- What to work on
Records follow. Copy every line with "finish".

═══

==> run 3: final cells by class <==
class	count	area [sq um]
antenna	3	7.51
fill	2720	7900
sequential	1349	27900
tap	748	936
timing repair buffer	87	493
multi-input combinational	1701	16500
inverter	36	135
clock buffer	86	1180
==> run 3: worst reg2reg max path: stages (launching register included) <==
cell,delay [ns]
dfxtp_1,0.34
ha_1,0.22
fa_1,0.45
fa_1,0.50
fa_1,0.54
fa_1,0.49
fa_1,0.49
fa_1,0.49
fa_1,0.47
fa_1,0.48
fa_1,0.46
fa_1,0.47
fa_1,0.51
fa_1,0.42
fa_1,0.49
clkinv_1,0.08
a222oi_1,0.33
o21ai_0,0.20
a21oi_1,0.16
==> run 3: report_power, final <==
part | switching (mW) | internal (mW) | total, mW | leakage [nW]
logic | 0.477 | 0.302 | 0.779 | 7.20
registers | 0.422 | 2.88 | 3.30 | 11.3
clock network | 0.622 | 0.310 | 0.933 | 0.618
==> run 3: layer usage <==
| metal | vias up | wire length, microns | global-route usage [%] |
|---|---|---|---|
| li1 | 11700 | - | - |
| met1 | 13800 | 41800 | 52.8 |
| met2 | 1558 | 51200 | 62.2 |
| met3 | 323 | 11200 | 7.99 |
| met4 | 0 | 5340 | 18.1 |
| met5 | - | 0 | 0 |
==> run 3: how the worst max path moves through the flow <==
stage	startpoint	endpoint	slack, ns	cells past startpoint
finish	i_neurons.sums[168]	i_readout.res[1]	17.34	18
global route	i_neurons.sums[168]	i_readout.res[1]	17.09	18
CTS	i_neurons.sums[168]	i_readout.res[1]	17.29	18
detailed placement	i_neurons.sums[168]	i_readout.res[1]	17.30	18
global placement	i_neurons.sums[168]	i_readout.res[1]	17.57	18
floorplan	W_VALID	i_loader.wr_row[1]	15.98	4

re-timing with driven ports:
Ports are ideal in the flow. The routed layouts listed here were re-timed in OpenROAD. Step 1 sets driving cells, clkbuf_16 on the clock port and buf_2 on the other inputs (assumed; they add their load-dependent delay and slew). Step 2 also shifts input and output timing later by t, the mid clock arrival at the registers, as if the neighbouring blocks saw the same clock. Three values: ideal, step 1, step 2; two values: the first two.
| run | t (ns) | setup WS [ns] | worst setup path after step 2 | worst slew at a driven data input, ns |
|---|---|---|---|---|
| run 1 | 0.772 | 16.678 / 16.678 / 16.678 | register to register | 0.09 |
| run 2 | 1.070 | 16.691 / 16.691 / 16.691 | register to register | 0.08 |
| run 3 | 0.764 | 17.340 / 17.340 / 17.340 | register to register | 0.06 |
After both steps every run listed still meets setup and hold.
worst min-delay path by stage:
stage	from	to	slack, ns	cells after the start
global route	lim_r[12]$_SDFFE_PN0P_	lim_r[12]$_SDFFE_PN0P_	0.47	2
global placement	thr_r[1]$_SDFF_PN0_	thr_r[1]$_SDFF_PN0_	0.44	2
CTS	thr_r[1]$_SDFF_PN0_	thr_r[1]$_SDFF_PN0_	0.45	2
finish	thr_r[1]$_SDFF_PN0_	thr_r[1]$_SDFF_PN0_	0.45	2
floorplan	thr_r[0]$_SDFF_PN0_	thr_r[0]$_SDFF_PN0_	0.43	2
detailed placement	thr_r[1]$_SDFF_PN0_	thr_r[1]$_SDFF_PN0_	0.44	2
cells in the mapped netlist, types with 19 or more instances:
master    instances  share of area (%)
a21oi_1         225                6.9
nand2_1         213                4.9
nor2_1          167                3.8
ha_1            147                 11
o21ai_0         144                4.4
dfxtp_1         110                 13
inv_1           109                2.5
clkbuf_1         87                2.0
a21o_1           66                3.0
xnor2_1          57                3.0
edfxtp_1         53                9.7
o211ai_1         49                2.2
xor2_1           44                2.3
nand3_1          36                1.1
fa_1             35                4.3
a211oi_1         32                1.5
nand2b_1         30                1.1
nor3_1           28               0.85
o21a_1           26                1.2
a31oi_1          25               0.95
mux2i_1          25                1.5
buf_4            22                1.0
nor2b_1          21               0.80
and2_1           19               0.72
Source: an optimization exercise on an open RTL-to-GDS flow (aim: a short achievable clock period and few clock cycles). Production flows keep margins and buffers that such runs may drop.
Only simulation tests tie the RTL to the original design; equivalence was not proved.
Power and IR drop assume default switching activity.

==> flow/design.v <==
`default_nettype none
package limn_pkg;
    typedef logic [31:0] word_t;     
    typedef logic [4:0]  reg_idx_t;  
    typedef logic [5:0]  opcode_t;   
    localparam opcode_t op_tnop      = 6'b00_0000;  
    localparam opcode_t op_addi      = 6'b11_1100;
    localparam opcode_t op_subi      = 6'b11_0100;
    localparam opcode_t op_andi      = 6'b01_1100;
    localparam opcode_t op_xori      = 6'b01_0100;
    localparam opcode_t op_ori       = 6'b00_1100;
    localparam opcode_t op_lui       = 6'b00_0100;
    localparam opcode_t op_beq       = 6'b11_1101;
    localparam opcode_t op_bne       = 6'b11_0101;
    localparam opcode_t op_j         = 6'b00_0110;
    localparam opcode_t op_jal       = 6'b00_0111;
    localparam opcode_t op_load_long = 6'b10_1011;
    localparam opcode_t op_store_reg = 6'b10_1010;  
    localparam opcode_t op_store_imm = 6'b00_1010;  
    localparam reg_idx_t reg_lr = 5'd31;
    typedef enum logic [1:0] {
        st_fetch,
        st_execute,
        st_memory,
        st_halted
    } core_state_e;
endpackage
`default_nettype wire
`timescale 1ns/1ps
`default_nettype none
module register_file (
    input  wire                     clk,
    input  wire                     rst_n,
    input  wire limn_pkg::reg_idx_t rs_idx,
    input  wire limn_pkg::reg_idx_t rt_idx,
    input  wire                     wr_en,
    input  wire limn_pkg::reg_idx_t wr_idx,
    input  wire limn_pkg::word_t    wr_data,
    output limn_pkg::word_t         rs_data,
    output limn_pkg::word_t         rt_data
);
    limn_pkg::word_t regs [32];
    always_ff @(posedge clk) begin
        if (!rst_n) begin
            for (int i = 0; i < 32; i++) begin
                regs[i] <= '0;
            end
        end else if (wr_en && (wr_idx != 5'd0)) begin  
            regs[wr_idx] <= wr_data;
        end
    end
    assign rs_data = regs[rs_idx];
    assign rt_data = regs[rt_idx];
endmodule
`default_nettype wire
`timescale 1ns/1ps
`default_nettype none
module execute_unit #(
    parameter limn_pkg::word_t reset_vector = 32'hFFFE_0000
) (
    input  wire                  clk,
    input  wire                  rst_n,
    input  wire                  inst_valid,
    input  wire limn_pkg::word_t inst,
    input  wire                  mem_done,
    input  wire limn_pkg::word_t load_data,
    input  wire limn_pkg::word_t rs_data,
    input  wire limn_pkg::word_t rt_data,
    output logic                 fetch_start,
    output limn_pkg::word_t      pc,
    output logic                 mem_start,
    output limn_pkg::word_t      mem_addr,
    output logic                 mem_we,
    output limn_pkg::word_t      mem_wdata,
    output limn_pkg::reg_idx_t   rs_idx,
    output limn_pkg::reg_idx_t   rt_idx,
    output logic                 wr_en,
    output limn_pkg::reg_idx_t   wr_idx,
    output limn_pkg::word_t      wr_data,
    output logic                 halted
);
    limn_pkg::core_state_e state;
    logic        boot;          
    limn_pkg::opcode_t     opcode;
    limn_pkg::reg_idx_t    opreg1;
    limn_pkg::reg_idx_t    opreg2;
    limn_pkg::word_t       imm16;
    logic [4:0]  imm5;
    limn_pkg::word_t       br_offset;
    limn_pkg::word_t       jump_target;
    limn_pkg::word_t       pc_plus4;
    limn_pkg::word_t       alu_result;
    limn_pkg::word_t       next_pc;
    logic        is_alu;
    logic        is_mem;
    logic        is_load;
    logic        known;
    assign opcode      = inst[5:0];
    assign opreg1      = inst[10:6];
    assign opreg2      = inst[15:11];
    assign imm16       = {16'h0000, inst[31:16]};   
    assign imm5        = inst[31:27];
    assign br_offset   = {7'd0, inst[31:9], 2'b00};
    assign jump_target = {pc[31], inst[31:3], 2'b00};  
    assign pc_plus4    = pc + 32'd4;
    assign is_load     = opcode == limn_pkg::op_load_long;
    assign rs_idx = opreg1;
    assign rt_idx = opreg2;
    always_comb begin
        alu_result = rt_data;
        next_pc    = pc_plus4;
        is_alu     = 1'b0;
        is_mem     = 1'b0;
        known      = 1'b1;
        case (opcode)
            limn_pkg::op_tnop: begin
                next_pc = pc_plus4;
            end
            limn_pkg::op_addi, limn_pkg::op_subi, limn_pkg::op_andi, limn_pkg::op_xori, limn_pkg::op_ori, limn_pkg::op_lui: begin
                is_alu = 1'b1;
                case (opcode)
                    limn_pkg::op_addi: alu_result = rt_data + imm16;
                    limn_pkg::op_subi: alu_result = rt_data - imm16;
                    limn_pkg::op_andi: alu_result = rt_data & imm16;
                    limn_pkg::op_xori: alu_result = rt_data ^ imm16;
                    limn_pkg::op_ori:  alu_result = rt_data | imm16;
                    default: alu_result = rt_data | (imm16 << 16);  
                endcase
            end
            limn_pkg::op_beq: begin
                if (rs_data == '0) begin
                    next_pc = pc + br_offset;
                end
            end
            limn_pkg::op_bne: begin
                if (rs_data != '0) begin
                    next_pc = pc + br_offset;
                end
            end
            limn_pkg::op_j, limn_pkg::op_jal: begin
                next_pc = jump_target;
            end
            limn_pkg::op_load_long, limn_pkg::op_store_reg, limn_pkg::op_store_imm: begin
                is_mem = 1'b1;
            end
            default: begin
                known = 1'b0;                   
            end
        endcase
    end
    assign mem_start = (state == limn_pkg::st_execute) && is_mem;
    assign mem_we    = !is_load;
    assign mem_addr  = (is_load ? rt_data : rs_data) + imm16;
    assign mem_wdata = (opcode == limn_pkg::op_store_reg) ? rt_data : {27'd0, imm5};
    assign wr_en   = ((state == limn_pkg::st_execute) && (is_alu || opcode == limn_pkg::op_jal)) ||
                     ((state == limn_pkg::st_memory) && mem_done && is_load);
    assign wr_idx  = (opcode == limn_pkg::op_jal) ? limn_pkg::reg_lr : opreg1;
    assign wr_data = (state == limn_pkg::st_memory) ? load_data :
                     (opcode == limn_pkg::op_jal) ? pc_plus4 : alu_result;
    assign halted = state == limn_pkg::st_halted;
    always_ff @(posedge clk) begin
        if (!rst_n) begin
            state       <= limn_pkg::st_fetch;
            pc          <= reset_vector;
            boot        <= 1'b1;
            fetch_start <= 1'b0;
        end else begin
            boot        <= 1'b0;
            fetch_start <= boot;
            case (state)
                limn_pkg::st_fetch: begin
                    if (inst_valid) begin
                        state <= limn_pkg::st_execute;
                    end
                end
                limn_pkg::st_execute: begin
                    if (is_mem) begin
                        state <= limn_pkg::st_memory;
                        pc    <= pc_plus4;
                    end else if (known) begin
                        state       <= limn_pkg::st_fetch;
                        pc          <= next_pc;
                        fetch_start <= 1'b1;
                    end else begin
                        state <= limn_pkg::st_halted;    
                    end
                end
                limn_pkg::st_memory: begin
                    if (mem_done) begin
                        state       <= limn_pkg::st_fetch;
                        fetch_start <= 1'b1;
                    end
                end
                default: begin
                    state <= limn_pkg::st_halted;
                end
            endcase
        end
    end
endmodule
`default_nettype wire
`timescale 1ns/1ps
`default_nettype none
module fetch_unit (
    input  wire                  clk,
    input  wire                  rst_n,
    input  wire                  fetch_start,
    input  wire limn_pkg::word_t pc,
    input  wire                  fetch_done,
    input  wire limn_pkg::word_t rd_data,
    output logic                 fetch_req,
    output limn_pkg::word_t      fetch_addr,
    output logic                 inst_valid,
    output limn_pkg::word_t      inst
);
    always_ff @(posedge clk) begin
        if (!rst_n) begin
            fetch_req  <= 1'b0;
            inst_valid <= 1'b0;
        end else begin
            inst_valid <= fetch_done;        
            if (fetch_start) begin
                fetch_req <= 1'b1;
            end else if (fetch_done) begin
                fetch_req <= 1'b0;
            end
        end
    end
    always_ff @(posedge clk) begin
        if (fetch_start) begin
            fetch_addr <= pc;
        end
        if (fetch_done) begin
            inst <= rd_data;                 
        end
    end
endmodule
`default_nettype wire
`timescale 1ns/1ps
`default_nettype none
module load_store_unit (
    input  wire                  clk,
    input  wire                  rst_n,
    input  wire                  mem_start,
    input  wire limn_pkg::word_t mem_addr,
    input  wire                  mem_we,
    input  wire limn_pkg::word_t mem_wdata,
    input  wire                  ls_done,
    input  wire limn_pkg::word_t rd_data,
    output logic                 ls_req,
    output limn_pkg::word_t      ls_addr,
    output logic                 ls_we,
    output limn_pkg::word_t      ls_wdata,
    output logic                 mem_done,
    output limn_pkg::word_t      load_data
);
    always_ff @(posedge clk) begin
        if (!rst_n) begin
            ls_req   <= 1'b0;
            ls_we    <= 1'b0;
            mem_done <= 1'b0;
        end else begin
            mem_done <= ls_done;
            if (mem_start) begin
                ls_req <= 1'b1;
                ls_we  <= mem_we;
            end else if (ls_done) begin
                ls_req <= 1'b0;
            end
        end
    end
    always_ff @(posedge clk) begin
        if (mem_start) begin
            ls_addr  <= mem_addr;
            ls_wdata <= mem_wdata;
        end
        if (ls_done) begin
            load_data <= rd_data;      
        end
    end
endmodule
`default_nettype wire
`timescale 1ns/1ps
`default_nettype none
module bus_arbiter (
    input  wire                  clk,
    input  wire                  rst_n,
    input  wire                  fetch_req,
    input  wire limn_pkg::word_t fetch_addr,
    input  wire                  ls_req,
    input  wire limn_pkg::word_t ls_addr,
    input  wire                  ls_we,
    input  wire limn_pkg::word_t ls_wdata,
    input  wire limn_pkg::word_t data_in,
    input  wire                  rdy,
    output logic                 fetch_done,
    output logic                 ls_done,
    output limn_pkg::word_t      rd_data,
    output limn_pkg::word_t      addr,
    output limn_pkg::word_t      data_out,
    output logic                 we,
    output logic                 cs
);
    logic grant_fetch;
    logic grant_ls;
    always_ff @(posedge clk) begin
        if (!rst_n) begin
            grant_fetch <= 1'b0;
            grant_ls    <= 1'b0;
        end else if (!grant_fetch && !grant_ls) begin
            grant_ls    <= ls_req;                
            grant_fetch <= fetch_req && !ls_req;
        end else if (rdy) begin
            grant_fetch <= 1'b0;
            grant_ls    <= 1'b0;
        end
    end
    assign cs         = grant_fetch || grant_ls;
    assign we         = grant_ls && ls_we;
    assign addr       = grant_ls ? ls_addr : fetch_addr;
    assign data_out   = ls_wdata;
    assign rd_data    = data_in;      
    assign fetch_done = grant_fetch && rdy;
    assign ls_done    = grant_ls && rdy;
endmodule
`default_nettype wire
`timescale 1ns/1ps
`default_nettype none
module limn_core #(
    parameter limn_pkg::word_t reset_vector = 32'hFFFE_0000
) (
    input  wire                   clk,
    input  wire                   rst_n,
    output limn_pkg::word_t       addr,
    input  wire limn_pkg::word_t  data_in,
    output limn_pkg::word_t       data_out,
    output logic                  we,
    output logic                  cs,
    input  wire                   rdy,
    output logic                  halted
);
    logic     fetch_start;
    limn_pkg::word_t    pc;
    logic     inst_valid;
    limn_pkg::word_t    inst;
    logic     mem_start;
    limn_pkg::word_t    mem_addr;
    logic     mem_we;
    limn_pkg::word_t    mem_wdata;
    logic     mem_done;
    limn_pkg::word_t    load_data;
    limn_pkg::reg_idx_t rs_idx;
    limn_pkg::reg_idx_t rt_idx;
    limn_pkg::word_t    rs_data;
    limn_pkg::word_t    rt_data;
    logic     wr_en;
    limn_pkg::reg_idx_t wr_idx;
    limn_pkg::word_t    wr_data;
    logic     fetch_req;
    limn_pkg::word_t    fetch_addr;
    logic     fetch_done;
    logic     ls_req;
    limn_pkg::word_t    ls_addr;
    logic     ls_we;
    limn_pkg::word_t    ls_wdata;
    logic     ls_done;
    limn_pkg::word_t    rd_data;
    execute_unit #(
        .reset_vector (reset_vector)
    ) u_execute_unit (
        .clk         (clk),
        .rst_n       (rst_n),
        .inst_valid  (inst_valid),
        .inst        (inst),
        .mem_done    (mem_done),
        .load_data   (load_data),
        .rs_data     (rs_data),
        .rt_data     (rt_data),
        .fetch_start (fetch_start),
        .pc          (pc),
        .mem_start   (mem_start),
        .mem_addr    (mem_addr),
        .mem_we      (mem_we),
        .mem_wdata   (mem_wdata),
        .rs_idx      (rs_idx),
        .rt_idx      (rt_idx),
        .wr_en       (wr_en),
        .wr_idx      (wr_idx),
        .wr_data     (wr_data),
        .halted      (halted)
    );
    register_file u_register_file (
        .clk     (clk),
        .rst_n   (rst_n),
        .rs_idx  (rs_idx),
        .rt_idx  (rt_idx),
        .wr_en   (wr_en),
        .wr_idx  (wr_idx),
        .wr_data (wr_data),
        .rs_data (rs_data),
        .rt_data (rt_data)
    );
    fetch_unit u_fetch_unit (
        .clk         (clk),
        .rst_n       (rst_n),
        .fetch_start (fetch_start),
        .pc          (pc),
        .fetch_done  (fetch_done),
        .rd_data     (rd_data),
        .fetch_req   (fetch_req),
        .fetch_addr  (fetch_addr),
        .inst_valid  (inst_valid),
        .inst        (inst)
    );
    load_store_unit u_load_store_unit (
        .clk       (clk),
        .rst_n     (rst_n),
        .mem_start (mem_start),
        .mem_addr  (mem_addr),
        .mem_we    (mem_we),
        .mem_wdata (mem_wdata),
        .ls_done   (ls_done),
        .rd_data   (rd_data),
        .ls_req    (ls_req),
        .ls_addr   (ls_addr),
        .ls_we     (ls_we),
        .ls_wdata  (ls_wdata),
        .mem_done  (mem_done),
        .load_data (load_data)
    );
    bus_arbiter u_bus_arbiter (
        .clk        (clk),
        .rst_n      (rst_n),
        .fetch_req  (fetch_req),
        .fetch_addr (fetch_addr),
        .ls_req     (ls_req),
        .ls_addr    (ls_addr),
        .ls_we      (ls_we),
        .ls_wdata   (ls_wdata),
        .data_in    (data_in),
        .rdy        (rdy),
        .fetch_done (fetch_done),
        .ls_done    (ls_done),
        .rd_data    (rd_data),
        .addr       (addr),
        .data_out   (data_out),
        .we         (we),
        .cs         (cs)
    );
endmodule
`default_nettype wire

═══

- Result of this task
finish	i_neurons.sums[168]	i_readout.res[1]	17.34	18
finish	thr_r[1]$_SDFF_PN0_	thr_r[1]$_SDFF_PN0_	0.45	2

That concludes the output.